И вот грянула война. Кустодиеву стало хуже, а о поездке в Германию и думать не приходилось. Помню, в самый разгар ликований, вызванных галицийскнмн победами 1914 года, я навестил его, чтобы справиться о судьбе картины. Он рассматривал только что принесенный иллюстрированный журнал и, показывая снимок с какой-то патриотической демонстрации, произнес, глядя на меня своими лучистыми, ясными, слегка насмешливыми глазами: «Вот они ликуют, ну а мне-то как? Тоже радоваться войне, отрезавшей меня от единственного человека в мире, могущего меня спасти?»
В это время он уже не мог ходить и не слезал с кресла, которое передвигал при помощи рук. Позднее он его усовершенствовал, приспособив к работе над большими холстами; сидение поднималось и опускалось на нужную высоту, и он мог перемещаться к любой точке картины4.
Однако болезнь не только не сокрушила его энергии, не только не подкосила его сил, а, напротив того, казалось, удвоила их. Никогда раньше он не мечтал о таких гигантских размерах полотен, как именно теперь, когда перед ним встала перспектива просидеть в роковом кресле до гробовой доски. Ему хотелось расписать фресками целые версты стенных пространств, он нехотя занимался «мелочью», небольшими графическими работами. Только в последнее время он сделал исключение для деревянной гравюры5, трактованной им чрезвычайно свободно, широко и совершенно своеобразно. Гравирование доставляло ему настоящее удовлетворение.
Но главные помыслы его были направлены в сторону монументальной живописи: он все ожидал больших увлекательных заказов. Зная, что у меня сохранился еще от довоенных времен запас хороших выдержанных французских холстов трехаршинной ширины, он просил меня в последнем письме поделиться с ним этими холстами.
Месяца три тому назад я был у него и видел его цветущим, румяным, как всегда жизнерадостным, с знакомой обаятельной, приветливой улыбкой на губах. При виде этой невероятной, прямо фантастической жизненной потенции становилось стыдно за недостойные минуты недовольства судьбой, сетований и прямого нытья у нас — здоровяков и крепышей.
В последние месяцы он снова был поглощен большим замыслом — картиной-триптихом, заказанной ему комиссией А. В. Луначарского по покупкам и заказам художественных произведений в ознаменование десятилетия Октябрьской революции.
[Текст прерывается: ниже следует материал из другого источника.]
## src/design/kpl_pkg.sv

```systemverilog
package kpl_pkg;

   // Build-time defaults for the top-level parameters.
   localparam int MAX_DIGITS_DEF = 6;
   localparam int MIN_DIGITS_DEF = 4;

   localparam int KEY_W      = 4;
   localparam int COUNT_W    = 3;
   localparam int FAIL_W     = 3;
   localparam int TICK_W     = 8;
   localparam int CSR_IDX_W  = 2;
   localparam int CSR_DATA_W = 8;

   localparam logic [FAIL_W-1:0] MAX_FAILURES_RST  = 3'd3;
   localparam logic [TICK_W-1:0] LOCKOUT_TICKS_RST = 8'd30;
   localparam logic [FAIL_W-1:0] FAIL_SAT          = 3'd7;

   // Key codes.
   localparam logic [KEY_W-1:0] KEY_ONE   = 4'd1;
   localparam logic [KEY_W-1:0] KEY_TWO   = 4'd2;
   localparam logic [KEY_W-1:0] KEY_NINE  = 4'd9;
   localparam logic [KEY_W-1:0] KEY_A     = 4'd10;
   localparam logic [KEY_W-1:0] KEY_STAR  = 4'd14;
   localparam logic [KEY_W-1:0] KEY_HASH  = 4'd15;

   // Register indexes on the configuration port.
   localparam logic [CSR_IDX_W-1:0] CSR_MAX_FAILURES  = 2'd0;
   localparam logic [CSR_IDX_W-1:0] CSR_LOCKOUT_TICKS = 2'd1;

   typedef enum logic [2:0] {
      MODE_MENU    = 3'd0,
      MODE_ENTER   = 3'd1,
      MODE_LOCK    = 3'd2,
      MODE_OLD     = 3'd3,
      MODE_LENGTH  = 3'd4,
      MODE_NEW     = 3'd5,
      MODE_CONFIRM = 3'd6
   } mode_type;

   typedef enum logic [3:0] {
      EV_NONE       = 4'd0,
      EV_DIGIT      = 4'd1,
      EV_ERASE      = 4'd2,
      EV_PROMPT     = 4'd3,
      EV_SHORT      = 4'd4,
      EV_GRANTED    = 4'd5,
      EV_DENIED     = 4'd6,
      EV_LOCKSTART  = 4'd7,
      EV_LOCKEND    = 4'd8,
      EV_CHGDENIED  = 4'd9,
      EV_CHOOSELEN  = 4'd10,
      EV_LENSET     = 4'd11,
      EV_NEWTAKEN   = 4'd12,
      EV_SAVED      = 4'd13,
      EV_MISMATCH   = 4'd14,
      EV_TOMENU     = 4'd15
   } event_type;

   typedef struct packed {
      logic             func;
      logic [KEY_W-1:0] key;
   } req_word_type;

   typedef struct packed {
      logic [3:0]         event_res;
      logic [2:0]         mode;
      logic [COUNT_W-1:0] typed_count;
      logic [FAIL_W-1:0]  fail_count;
      logic [TICK_W-1:0]  seconds_left;
      logic               alarm_led;
      logic               pin_present;
   } rsp_word_type;

   typedef struct packed {
      logic [FAIL_W-1:0] max_failures;
      logic [TICK_W-1:0] lockout_ticks;
   } cfg_type;

endpackage

```

## src/design/kpl_csr.sv

```systemverilog
module kpl_csr (
   input  logic                             clock,
   input  logic                             reset,
   input  logic                             csr_valid,
   output logic                             csr_ready,
   input  logic [kpl_pkg::CSR_IDX_W-1:0]    csr_index,
   input  logic [kpl_pkg::CSR_DATA_W-1:0]   csr_data,
   output kpl_pkg::cfg_type                 cfg
);

   logic [kpl_pkg::FAIL_W-1:0] max_failures_ff;
   logic [kpl_pkg::TICK_W-1:0] lockout_ticks_ff;

   assign csr_ready = 1'b1;

   always_ff @(posedge clock) begin
      if (reset) begin
         max_failures_ff  <= kpl_pkg::MAX_FAILURES_RST;
         lockout_ticks_ff <= kpl_pkg::LOCKOUT_TICKS_RST;
      end else if (csr_valid && csr_ready) begin
         case (csr_index)
            kpl_pkg::CSR_MAX_FAILURES:  max_failures_ff  <= csr_data[kpl_pkg::FAIL_W-1:0];
            kpl_pkg::CSR_LOCKOUT_TICKS: lockout_ticks_ff <= csr_data[kpl_pkg::TICK_W-1:0];
            default: ;
         endcase
      end
   end

   assign cfg.max_failures  = max_failures_ff;
   assign cfg.lockout_ticks = lockout_ticks_ff;

endmodule

```

## src/design/kpl_engine.sv

```systemverilog
module kpl_engine #(
   parameter int MAX_DIGITS = kpl_pkg::MAX_DIGITS_DEF,
   parameter int MIN_DIGITS = kpl_pkg::MIN_DIGITS_DEF
) (
   input  logic                  clock,
   input  logic                  reset,
   input  logic                  step_en,
   input  kpl_pkg::req_word_type step_word,
   input  kpl_pkg::cfg_type      cfg,
   output kpl_pkg::rsp_word_type step_rsp
);

   localparam int LEN_W = $clog2(MAX_DIGITS + 1);
   localparam int IDX_W = $clog2(MAX_DIGITS);
   localparam logic [LEN_W-1:0] MAX_LEN = LEN_W'(MAX_DIGITS);
   localparam logic [LEN_W-1:0] MIN_LEN = LEN_W'(MIN_DIGITS);
   localparam logic [kpl_pkg::KEY_W-1:0] MAX_KEY = kpl_pkg::KEY_W'(MAX_DIGITS);
   localparam logic [kpl_pkg::KEY_W-1:0] MIN_KEY = kpl_pkg::KEY_W'(MIN_DIGITS);

   kpl_pkg::mode_type mode_ff, mode_in;
   logic [kpl_pkg::KEY_W-1:0] typed_ff [MAX_DIGITS];
   logic [kpl_pkg::KEY_W-1:0] saved_ff [MAX_DIGITS];
   logic [kpl_pkg::KEY_W-1:0] fresh_ff [MAX_DIGITS];
   logic [LEN_W-1:0] typed_len_ff, typed_len_in;
   logic [LEN_W-1:0] saved_len_ff, saved_len_in;
   logic [LEN_W-1:0] fresh_len_ff, fresh_len_in;
   logic saved_valid_ff, saved_valid_in;
   logic [kpl_pkg::FAIL_W-1:0] failures_ff, failures_in;
   logic [kpl_pkg::TICK_W-1:0] countdown_ff, countdown_in;

   kpl_pkg::event_type ev;
   logic wr_typed, copy_fresh, copy_saved;

   logic [kpl_pkg::KEY_W-1:0] key;
   logic is_key, is_digit, is_star, is_hash, is_tick;
   logic [LEN_W-1:0] limit;
   logic room, typed_empty, long_enough, len_full, len_key_ok;
   logic match_saved, match_fresh, lock_hit, count_end;
   logic [kpl_pkg::FAIL_W-1:0] fail_inc;

   // Decode and compare; every digit slot is checked in parallel.
   always_comb begin
      key         = step_word.key;
      is_tick     = step_word.func;
      is_key      = !step_word.func;
      is_digit    = key <= kpl_pkg::KEY_NINE;
      is_star     = key == kpl_pkg::KEY_STAR;
      is_hash     = key == kpl_pkg::KEY_HASH;
      limit       = (mode_ff inside {kpl_pkg::MODE_NEW, kpl_pkg::MODE_CONFIRM})
                    ? fresh_len_ff : MAX_LEN;
      room        = typed_len_ff < limit;
      typed_empty = typed_len_ff == '0;
      long_enough = typed_len_ff >= MIN_LEN;
      len_full    = typed_len_ff == fresh_len_ff;
      len_key_ok  = is_digit && (key inside {[MIN_KEY:MAX_KEY]});
      fail_inc    = (failures_ff == kpl_pkg::FAIL_SAT) ? failures_ff
                    : failures_ff + kpl_pkg::FAIL_W'(1);
      lock_hit    = fail_inc >= cfg.max_failures;
      count_end   = countdown_ff <= kpl_pkg::TICK_W'(1);
      match_saved = saved_valid_ff && typed_len_ff == saved_len_ff;
      match_fresh = 1'b1;
      for (int i = 0; i < MAX_DIGITS; i++) begin
         if (LEN_W'(i) < typed_len_ff) begin
            if (typed_ff[i] != saved_ff[i]) match_saved = 1'b0;
            if (typed_ff[i] != fresh_ff[i]) match_fresh = 1'b0;
         end
      end
   end

   // Next mode.
   always_comb begin
      mode_in = mode_ff;
      if (is_tick) begin
         if (mode_ff == kpl_pkg::MODE_LOCK && count_end) mode_in = kpl_pkg::MODE_MENU;
      end else begin
         case (mode_ff)
            kpl_pkg::MODE_MENU: begin
               if (key == kpl_pkg::KEY_ONE) begin
                  mode_in = kpl_pkg::MODE_ENTER;
               end else if (key inside {kpl_pkg::KEY_TWO, kpl_pkg::KEY_A}) begin
                  mode_in = saved_valid_ff ? kpl_pkg::MODE_OLD : kpl_pkg::MODE_LENGTH;
               end
            end
            kpl_pkg::MODE_ENTER: begin
               if (is_hash && long_enough) begin
                  if (match_saved) mode_in = kpl_pkg::MODE_MENU;
                  else if (lock_hit) mode_in = kpl_pkg::MODE_LOCK;
               end
            end
            kpl_pkg::MODE_OLD: begin
               if (is_star && typed_empty) mode_in = kpl_pkg::MODE_MENU;
               else if (is_hash && !is_digit)
                  mode_in = match_saved ? kpl_pkg::MODE_LENGTH : kpl_pkg::MODE_MENU;
            end
            kpl_pkg::MODE_LENGTH: begin
               if (len_key_ok) mode_in = kpl_pkg::MODE_NEW;
               else if (is_star) mode_in = kpl_pkg::MODE_MENU;
            end
            kpl_pkg::MODE_NEW: begin
               if (is_star && typed_empty) mode_in = kpl_pkg::MODE_MENU;
               else if (is_hash && len_full) mode_in = kpl_pkg::MODE_CONFIRM;
            end
            kpl_pkg::MODE_CONFIRM: begin
               if (is_star && typed_empty) mode_in = kpl_pkg::MODE_MENU;
               else if (is_hash && len_full)
                  mode_in = match_fresh ? kpl_pkg::MODE_MENU : kpl_pkg::MODE_NEW;
            end
            default: ;
         endcase
      end
   end

   // Event and datapath updates.
   always_comb begin
      ev             = kpl_pkg::EV_NONE;
      typed_len_in   = typed_len_ff;
      saved_len_in   = saved_len_ff;
      fresh_len_in   = fresh_len_ff;
      saved_valid_in = saved_valid_ff;
      failures_in    = failures_ff;
      countdown_in   = countdown_ff;
      wr_typed       = 1'b0;
      copy_fresh     = 1'b0;
      copy_saved     = 1'b0;
      if (is_tick) begin
         if (mode_ff == kpl_pkg::MODE_LOCK) begin
            if (count_end) begin
               countdown_in = '0;
               typed_len_in = '0;
               ev           = kpl_pkg::EV_LOCKEND;
            end else begin
               countdown_in = countdown_ff - kpl_pkg::TICK_W'(1);
            end
         end
      end else begin
         case (mode_ff)
            kpl_pkg::MODE_MENU: begin
               if (key == kpl_pkg::KEY_ONE) begin
                  typed_len_in = '0;
                  ev           = kpl_pkg::EV_PROMPT;
               end else if (key inside {kpl_pkg::KEY_TWO, kpl_pkg::KEY_A}) begin
                  typed_len_in = '0;
                  ev = saved_valid_ff ? kpl_pkg::EV_PROMPT : kpl_pkg::EV_CHOOSELEN;
               end
            end
            kpl_pkg::MODE_ENTER: begin
               if (is_digit) begin
                  if (room) begin
                     wr_typed     = 1'b1;
                     typed_len_in = typed_len_ff + LEN_W'(1);
                     ev           = kpl_pkg::EV_DIGIT;
                  end
               end else if (is_star) begin
                  if (!typed_empty) begin
                     typed_len_in = typed_len_ff - LEN_W'(1);
                     ev           = kpl_pkg::EV_ERASE;
                  end
               end else if (is_hash) begin
                  typed_len_in = '0;
                  if (!long_enough) begin
                     ev = kpl_pkg::EV_SHORT;
                  end else if (match_saved) begin
                     failures_in = '0;
                     ev          = kpl_pkg::EV_GRANTED;
                  end else if (lock_hit) begin
                     failures_in  = '0;
                     countdown_in = cfg.lockout_ticks;
                     ev           = kpl_pkg::EV_LOCKSTART;
                  end else begin
                     failures_in = fail_inc;
                     ev          = kpl_pkg::EV_DENIED;
                  end
               end
            end
            kpl_pkg::MODE_LENGTH: begin
               if (len_key_ok) begin
                  fresh_len_in = LEN_W'(key);
                  typed_len_in = '0;
                  ev           = kpl_pkg::EV_LENSET;
               end else if (is_star) begin
                  typed_len_in = '0;
                  ev           = kpl_pkg::EV_TOMENU;
               end
            end
            kpl_pkg::MODE_OLD, kpl_pkg::MODE_NEW, kpl_pkg::MODE_CONFIRM: begin
               if (is_digit) begin
                  if (room) begin
                     wr_typed     = 1'b1;
                     typed_len_in = typed_len_ff + LEN_W'(1);
                     ev           = kpl_pkg::EV_DIGIT;
                  end
               end else if (is_star) begin
                  if (!typed_empty) begin
                     typed_len_in = typed_len_ff - LEN_W'(1);
                     ev           = kpl_pkg::EV_ERASE;
                  end else begin
                     ev = kpl_pkg::EV_TOMENU;
                  end
               end else if (is_hash) begin
                  if (mode_ff == kpl_pkg::MODE_OLD) begin
                     typed_len_in = '0;
                     ev = match_saved ? kpl_pkg::EV_CHOOSELEN : kpl_pkg::EV_CHGDENIED;
                  end else if (len_full) begin
                     typed_len_in = '0;
                     if (mode_ff == kpl_pkg::MODE_NEW) begin
                        copy_fresh = 1'b1;
                        ev         = kpl_pkg::EV_NEWTAKEN;
                     end else if (match_fresh) begin
                        copy_saved     = 1'b1;
                        saved_len_in   = fresh_len_ff;
                        saved_valid_in = 1'b1;
                        ev             = kpl_pkg::EV_SAVED;
                     end else begin
                        ev = kpl_pkg::EV_MISMATCH;
                     end
                  end
               end
            end
            default: ;
         endcase
      end
   end

   always_ff @(posedge clock) begin
      if (reset) begin
         mode_ff        <= kpl_pkg::MODE_MENU;
         typed_len_ff   <= '0;
         saved_len_ff   <= '0;
         fresh_len_ff   <= '0;
         saved_valid_ff <= 1'b0;
         failures_ff    <= '0;
         countdown_ff   <= '0;
      end else if (step_en) begin
         mode_ff        <= mode_in;
         typed_len_ff   <= typed_len_in;
         saved_len_ff   <= saved_len_in;
         fresh_len_ff   <= fresh_len_in;
         saved_valid_ff <= saved_valid_in;
         failures_ff    <= failures_in;
         countdown_ff   <= countdown_in;
      end
   end

   // Digit stores. Slots past the current length are never compared, so whole
   // stores are copied.
   always_ff @(posedge clock) begin
      if (step_en && is_key && wr_typed) typed_ff[typed_len_ff[IDX_W-1:0]] <= key;
      if (step_en && is_key && copy_fresh) fresh_ff <= typed_ff;
      if (step_en && is_key && copy_saved) saved_ff <= fresh_ff;
   end

   always_comb begin
      step_rsp.event_res    = ev;
      step_rsp.mode         = mode_in;
      step_rsp.typed_count  = kpl_pkg::COUNT_W'(typed_len_in);
      step_rsp.fail_count   = failures_in;
      step_rsp.seconds_left = (mode_in == kpl_pkg::MODE_LOCK) ? countdown_in : '0;
      step_rsp.alarm_led    = mode_in == kpl_pkg::MODE_LOCK;
      step_rsp.pin_present  = saved_valid_in;
   end

   a_len_bound: assert property (@(posedge clock) disable iff (reset)
      typed_len_ff <= MAX_LEN)
      else $error("typed length beyond digit capacity");

   a_lock_empty: assert property (@(posedge clock) disable iff (reset)
      mode_ff == kpl_pkg::MODE_LOCK |-> typed_len_ff == '0)
      else $error("digits held during lockout");

   a_count_idle: assert property (@(posedge clock) disable iff (reset)
      mode_ff != kpl_pkg::MODE_LOCK |-> countdown_ff == '0)
      else $error("countdown running outside lockout");

   a_lock_entry: assert property (@(posedge clock) disable iff (reset)
      step_en && ev == kpl_pkg::EV_LOCKSTART
      |=> mode_ff == kpl_pkg::MODE_LOCK && failures_ff == '0)
      else $error("lockout start did not lock or clear failures");

   a_fresh_len: assert property (@(posedge clock) disable iff (reset)
      (mode_ff == kpl_pkg::MODE_NEW || mode_ff == kpl_pkg::MODE_CONFIRM)
      |-> fresh_len_ff >= MIN_LEN && fresh_len_ff <= MAX_LEN)
      else $error("new PIN length out of range");

endmodule

```

## src/design/keypad_pin_lock_controller.sv

```systemverilog
// Keypad PIN lock controller.
// The req channel carries one word per key press or one-second tick (func 0
// for a key, 1 for a tick). Every accepted word produces exactly one rsp word
// with the event, the mode after the step, the digit count, the failure count,
// the remaining lockout seconds, the alarm flag and whether a PIN is stored.
// The csr channel writes max_failures (index 0) and lockout_ticks (index 1);
// it is always ready and is meant to be written while no word is in flight.
// A word taken from req sits in the input register, is processed by the
// combinational engine and is loaded into the output register when it may
// advance, so rsp_valid rises once the result stands in that register.
// One word per cycle is accepted and
// delivered as long as rsp is not stalled; the rate is set by the single
// engine pass between the input and output registers.
// When rsp_stall is high the result holds in the output register and one more
// word may wait in the input register; after that req_stall rises.
// Reset is synchronous and returns the lock to the menu with no PIN stored,
// no failures counted and the configuration at 3 failures and 30 ticks.
module keypad_pin_lock_controller #(
   parameter int MAX_DIGITS = kpl_pkg::MAX_DIGITS_DEF,
   parameter int MIN_DIGITS = kpl_pkg::MIN_DIGITS_DEF
) (
   input  logic                            clock,
   input  logic                            reset,
   input  logic                            req_valid,
   output logic                            req_stall,
   input  kpl_pkg::req_word_type           req_word,
   output logic                            rsp_valid,
   input  logic                            rsp_stall,
   output kpl_pkg::rsp_word_type           rsp_word,
   input  logic                            csr_valid,
   output logic                            csr_ready,
   input  logic [kpl_pkg::CSR_IDX_W-1:0]   csr_index,
   input  logic [kpl_pkg::CSR_DATA_W-1:0]  csr_data
);

   kpl_pkg::cfg_type      cfg;
   kpl_pkg::req_word_type in_word_ff;
   kpl_pkg::rsp_word_type rsp_word_ff, step_rsp;
   logic in_valid_ff, in_valid_in;
   logic rsp_valid_ff, rsp_valid_in;
   logic advance, req_take;

   assign advance   = in_valid_ff && (!rsp_valid_ff || !rsp_stall);
   assign req_stall = in_valid_ff && !advance;
   assign req_take  = req_valid && !req_stall;

   always_comb begin
      in_valid_in  = req_take ? 1'b1 : (advance ? 1'b0 : in_valid_ff);
      rsp_valid_in = advance ? 1'b1 : (rsp_stall ? rsp_valid_ff : 1'b0);
   end

   always_ff @(posedge clock) begin
      if (reset) begin
         in_valid_ff  <= 1'b0;
         rsp_valid_ff <= 1'b0;
      end else begin
         in_valid_ff  <= in_valid_in;
         rsp_valid_ff <= rsp_valid_in;
      end
   end

   always_ff @(posedge clock) begin
      if (req_take) in_word_ff <= req_word;
      if (advance) rsp_word_ff <= step_rsp;
   end

   kpl_csr u_csr (
      .clock     (clock),
      .reset     (reset),
      .csr_valid (csr_valid),
      .csr_ready (csr_ready),
      .csr_index (csr_index),
      .csr_data  (csr_data),
      .cfg       (cfg)
   );

   kpl_engine #(
      .MAX_DIGITS (MAX_DIGITS),
      .MIN_DIGITS (MIN_DIGITS)
   ) u_engine (
      .clock     (clock),
      .reset     (reset),
      .step_en   (advance),
      .step_word (in_word_ff),
      .cfg       (cfg),
      .step_rsp  (step_rsp)
   );

   assign rsp_valid = rsp_valid_ff;
   assign rsp_word  = rsp_word_ff;

endmodule
```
Кустодиев предложил свою тему — «Труд и отдых» — и уже успел прислать акварельный эскиз картины.
С этим заказом для него связана была возможность поездки в Берлин к преемнику и ученику покойного уже клинициста, спасшего ему некогда жизнь. На него он возлагал теперь все надежды, но случайная болезнь — грипп с соответствующими осложнениями — внезапно скосила эту жизнь, с которой не мог справиться зловещий пятнадцатилетний недуг.
Воспоминания И. Э. Грабаря написаны 2 июня 1927 года для журнала «Красная Нива», где опубликованы 19 июня 1927 года под названием «Борис Михайлович Кустодиев. Из воспоминаний».
1 «Групповой портрет художников „Мира искусства"». Эскиз (масло, 1916, ГРМ). Заметим, что первый эскиз «Группового портрета» исполнен художником не в 1913 году, когда, по словам мемуариста, портрет был заказан для Третьяковской галереи, а в 1910 году. В 1910 году написаны также этюды к нему — портреты А. Н. Бенуа, А. П. Остроумовой-Лебедевой, Л. С. Бакста и В. Н. Аргутинского-Долгорукова. 2 Неточность: Кустодиев лечился в Лейзене (Швейцария). 3 Речь идет о профессоре Оппенгейме. 4 Автор допускает неточность: кресло Кустодиева не имело приспособлений для вертикального перемещения. 5 Кустодиев занимался преимущественно гравюрой на линолеуме.